### RECORDS FOR THE EXERCISE ###

==> flow/design.v <==
module THIRTY_TWO_TO_FIVE_MULTIPLEXER(op, ip, s);
    input [31:0] ip;
    input [4:0] s;
    output op;
    assign op = (s == 5'b00000) ? ip[0] :
                (s == 5'b00001) ? ip[1] :
                (s == 5'b00010) ? ip[2] :
                (s == 5'b00011) ? ip[3] :
                (s == 5'b00100) ? ip[4] :
                (s == 5'b00101) ? ip[5] :
                (s == 5'b00110) ? ip[6] :
                (s == 5'b00111) ? ip[7] :
                (s == 5'b01000) ? ip[8] :
                (s == 5'b01001) ? ip[9] :
                (s == 5'b01010) ? ip[10] :
                (s == 5'b01011) ? ip[11] :
                (s == 5'b01100) ? ip[12] :
                (s == 5'b01101) ? ip[13] :
                (s == 5'b01110) ? ip[14] :
                (s == 5'b01111) ? ip[15] :
                (s == 5'b10000) ? ip[16] :
                (s == 5'b10001) ? ip[17] :
                (s == 5'b10010) ? ip[18] :
                (s == 5'b10011) ? ip[19] :
                (s == 5'b10100) ? ip[20] :
                (s == 5'b10101) ? ip[21] :
                (s == 5'b10110) ? ip[22] :
                (s == 5'b10111) ? ip[23] :
                (s == 5'b11000) ? ip[24] :
                (s == 5'b11001) ? ip[25] :
                (s == 5'b11010) ? ip[26] :
                (s == 5'b11011) ? ip[27] :
                (s == 5'b11100) ? ip[28] :
                (s == 5'b11101) ? ip[29] :
                (s == 5'b11110) ? ip[30] :
                ip[31];
endmodule
==> flow/run.sh <==
#!/bin/bash
# OpenROAD 26Q1-2900-gdf79404cd8, Yosys 0.63+post, stock flow scripts
make -C /OpenROAD-flow-scripts/flow DESIGN_CONFIG=/design/flow/config.mk WORK_HOME=/design/flow/orfs finish
==> flow/config.mk <==
export PLATFORM = sky130hd
export DESIGN_NAME = THIRTY_TWO_TO_FIVE_MULTIPLEXER
export DESIGN_NICKNAME = THIRTY_TWO_TO_FIVE_MULTIPLEXER
export VERILOG_FILES = /design/flow/design.v
export SDC_FILE = /design/flow/constraint.sdc
export NUM_CORES = 4
export LEC_CHECK = 1
export CORE_AREA = 10 10 74 74
export DIE_AREA = 0 0 84 84
==> flow/constraint.sdc <==
current_design THIRTY_TWO_TO_FIVE_MULTIPLEXER

set clk_period 8.3
set clk_io_pct 0.2

create_clock -name clk0 -period $clk_period

set non_clock_inputs [all_inputs -no_clocks]
set_input_delay [expr $clk_period * $clk_io_pct] -clock clk0 $non_clock_inputs
set_output_delay [expr $clk_period * $clk_io_pct] -clock clk0 [all_outputs]
==> flow_summary.json <==
{
  "post-cts-setup-buffers": 0,
  "worstHoldStart": "ip[0]",
  "worst-endpoint-required_ps": 6640,
  "synth.top_cells.by_area": "sky130_fd_sc_hd__nor2b_1, sky130_fd_sc_hd__a21oi_1, sky130_fd_sc_hd__o21ai_0, sky130_fd_sc_hd__a2111oi_4, sky130_fd_sc_hd__nor2_1",
  "crit_path_start_kind": "primary input",
  "chip_area_um2": 7056,
  "synth-simple-area-share": 0.3276,
  "flops": 0,
  "report.final.slew_viol_count": 0,
  "total_switching_power_uw": 18.42,
  "worst_hold_path.num_cells": 5,
  "final_report_setup_violation_count": 0,
  "switching_portion_of_total_power": 0.3996,
  "worstPathArrival_ps": 4600,
  "first_pass_grt_wire_length_um": 3760,
  "top_cell_area_share": 0.05353,
  "power_frac_clock": 0,
  "critical_path.most_common_cell": "sky130_fd_sc_hd__clkdlybuf4s50_1",
  "hold_buffer_count_at_cts": 0,
  "hpwlAfterDp_um": 1900,
  "timing.final.crit_share": 0.7543,
  "die_height_um": 84,
  "netlist.top_cell.by_area": "sky130_fd_sc_hd__nor2b_1",
  "run_status": "completed",
  "vias_per_cell": 4.363,
  "remaining_drc_errors": 0,
  "std_cell_rows": 23,
  "number_of_nets_with_antenna_violations_after_detailed_routing": 0,
  "critical_path.cell_chain": "clkdlybuf4s50_1 -> and3b_1 -> a22o_1 -> a2111oi_4 -> nor2_1 -> a311oi_1 -> o32a_1 -> clkdlybuf4s50_1",
  "ys_chip_area_um2": 584.3,
  "yosysWarnings": 0,
  "final_common_cell": "sky130_fd_sc_hd__clkdlybuf4s50_1",
  "placement.io_buffers": 38,
  "drt_iter0_drc": 43,
  "xor_area_frac": 0.01499,
  "vdd.ir_drop.worst_mv": 0.01526,
  "static-leakage-power_nw": 0.3436,
  "wl_per_cell_um": 13.62,
  "core_region_area_um2": 3971,
  "critPathKind": "in2out",
  "achievable-frequency_ghz": 0.1597,
  "flow.area_growth_from_synthesis_pct": 69.16,
  "fp.dieW_um": 84,
  "post_synth_ao_oa_area_fraction": 0.4711,
  "insertedDiodeCount": 0,
  "timing.final.hold_violations": 0,
  "grt_setup_unrepaired": "no",
  "number_of_antenna_violations_at_the_first_check_in_global_routing": 0,
  "worst_hold_path.endpoint": "op",
  "critical_path.endpoint_type": "output pin",
  "timing.critical_path.slowest_cell_delay_ps": 830,
  "post_cts_resize_count": 0,
  "maxCapViolations": 0,
  "final_cell_mix": "sky130_fd_sc_hd__clkdlybuf4s50_1, sky130_fd_sc_hd__nor2_1, sky130_fd_sc_hd__nand2_1, sky130_fd_sc_hd__o21ai_0, sky130_fd_sc_hd__a21oi_1",
  "min-delay-path-class": "in2out",
  "warning_count": 32,
  "ys_cells": 89,
  "clkbuf_count": 0,
  "share_seq_of_total_power": 0,
  "area.sequential_um2": 0,
  "finalCoreUtilization": 0.2489,
  "top_level_ports": 38,
  "grt_pass1_vias": 725,
  "syn_inst": 89,
  "adder_share": 0,
  "critical_path.max_fanout": 25,
  "minimum_period_implied_by_the_final_worst_setup_slack_ps": 6261,
  "power.combinational.fraction": 1.000,
  "timing_worst_slew_pin_value_ps": 823.9,
  "p_int_uw": 27.68,
  "cpMaxStageDelayCell": "sky130_fd_sc_hd__clkdlybuf4s50_1",
  "mappedNetlistArea_um2": 584.3,
  "fin_setup_tns_ps": 0,
  "synth.avg_cell_area_um2": 6.565,
  "slew-limit-headroom": 0.4490,
  "finalWeightedCongestion": 0.7964,
  "post_synth_num_cell_types": 46,
  "detailroute.via_count": 746,
  "final_layout_size_suffix_gt1_frac": 0.04959,
  "fp_util": 0.1471,
  "synth-seq-area-share": 0,
  "wl_um": 2329,
  "drt-pass1-iter-count": 4,
  "netlist_logic_family_top": "AND-OR/OR-AND gates",
  "grt_use_total": 0.06185,
  "mux_area_frac": 0.07495,
  "grt_start_max_net_pins": 26,
  "power.density_cell_area_nw_per_um2": 46.64,
  "globalRouteOverflowTotal": 0
}
through the flow:
step           total power [mW]  setup WS [ps]  cell area [um2]  hold slack [ps]  std cells
2_1_floorplan           0.02274           3596            584.3             3519         89
3_3_place_gp            0.04631           2091            988.4             4525        171
3_5_place_dp            0.04602           2057            988.4             4522        171
4_1_cts                 0.04635           2048            988.4             4522        171
5_1_grt                 0.05102           1788            988.4             4599        171
6_report                0.04610           2039            988.4             4498        171
metal layers:
metal / vias up / part of all wire / global-route usage
met5: - / 0 / 0
met4: 0 / 0 / 0
met3: 0 / 0.050 / 0.01181
met2: 24 / 0.41 / 0.08920
met1: 317 / 0.54 / 0.09594
li1: 405 / - / -
synth_stat cells, types with 2 or more instances:
library cell,instances
sky130_fd_sc_hd__a22oi_1,2
sky130_fd_sc_hd__a311oi_1,2
sky130_fd_sc_hd__o221ai_1,2
sky130_fd_sc_hd__o21ai_0,6
sky130_fd_sc_hd__o22ai_1,3
sky130_fd_sc_hd__a21oi_1,6
sky130_fd_sc_hd__buf_2,4
sky130_fd_sc_hd__nand3_1,2
sky130_fd_sc_hd__nor3_1,2
sky130_fd_sc_hd__nand2b_1,3
sky130_fd_sc_hd__a21o_1,2
sky130_fd_sc_hd__buf_4,2
sky130_fd_sc_hd__mux2_1,2
sky130_fd_sc_hd__nor2_1,7
sky130_fd_sc_hd__nor2b_1,5
sky130_fd_sc_hd__nand2_1,6
sky130_fd_sc_hd__inv_1,4
area by class of cell:
cell class	count	area, um2
Inverter	5	18.77
Tap cell	50	62.56
Timing Repair Buffer	39	387.9
Fill cell	453	2983
Multi-Input combinational cell	77	519.2
cells by family after synthesis:
group	Yosys count
AOI/OAI and AO/OA	37
and+or+nand+nor	35
buffers and inverters	12
muxes	4
xor gates and xnor gates	1
worst max-delay path by stage:
stage	start	endpoint	slack, ps	cells past startpoint
4_1_cts	s[2]	op	2050	8
5_1_grt	s[2]	op	1790	8
6_report	s[2]	op	2040	8
critical path, delay by kind of cell:
kind	cells	cell delay, ps
buffers and inverters	2	1290
and+or+nand+nor	2	490
AOI/OAI and AO/OA	4	1150
power groups by stage:
stage / sequential (mW) / combinational, mW / clock (mW)
6_report: 0 / 0.0461 / 0
4_1_cts: 0 / 0.0464 / 0
5_1_grt: 0 / 0.0510 / 0
Power figures rest on the tool's default switching activity, not on a simulated workload.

###

HOW TO COMPLETE THIS TASK
Please restate only the opening stretch of the records above: every line from the first through the one containing "(s == 5'b01011)", exactly as written.

EXERCISE ANSWER
==> flow/design.v <==
module THIRTY_TWO_TO_FIVE_MULTIPLEXER(op, ip, s);
    input [31:0] ip;
    input [4:0] s;
    output op;
    assign op = (s == 5'b00000) ? ip[0] :
                (s == 5'b00001) ? ip[1] :
                (s == 5'b00010) ? ip[2] :
                (s == 5'b00011) ? ip[3] :
                (s == 5'b00100) ? ip[4] :
                (s == 5'b00101) ? ip[5] :
                (s == 5'b00110) ? ip[6] :
                (s == 5'b00111) ? ip[7] :
                (s == 5'b01000) ? ip[8] :
                (s == 5'b01001) ? ip[9] :
                (s == 5'b01010) ? ip[10] :
                (s == 5'b01011) ? ip[11] :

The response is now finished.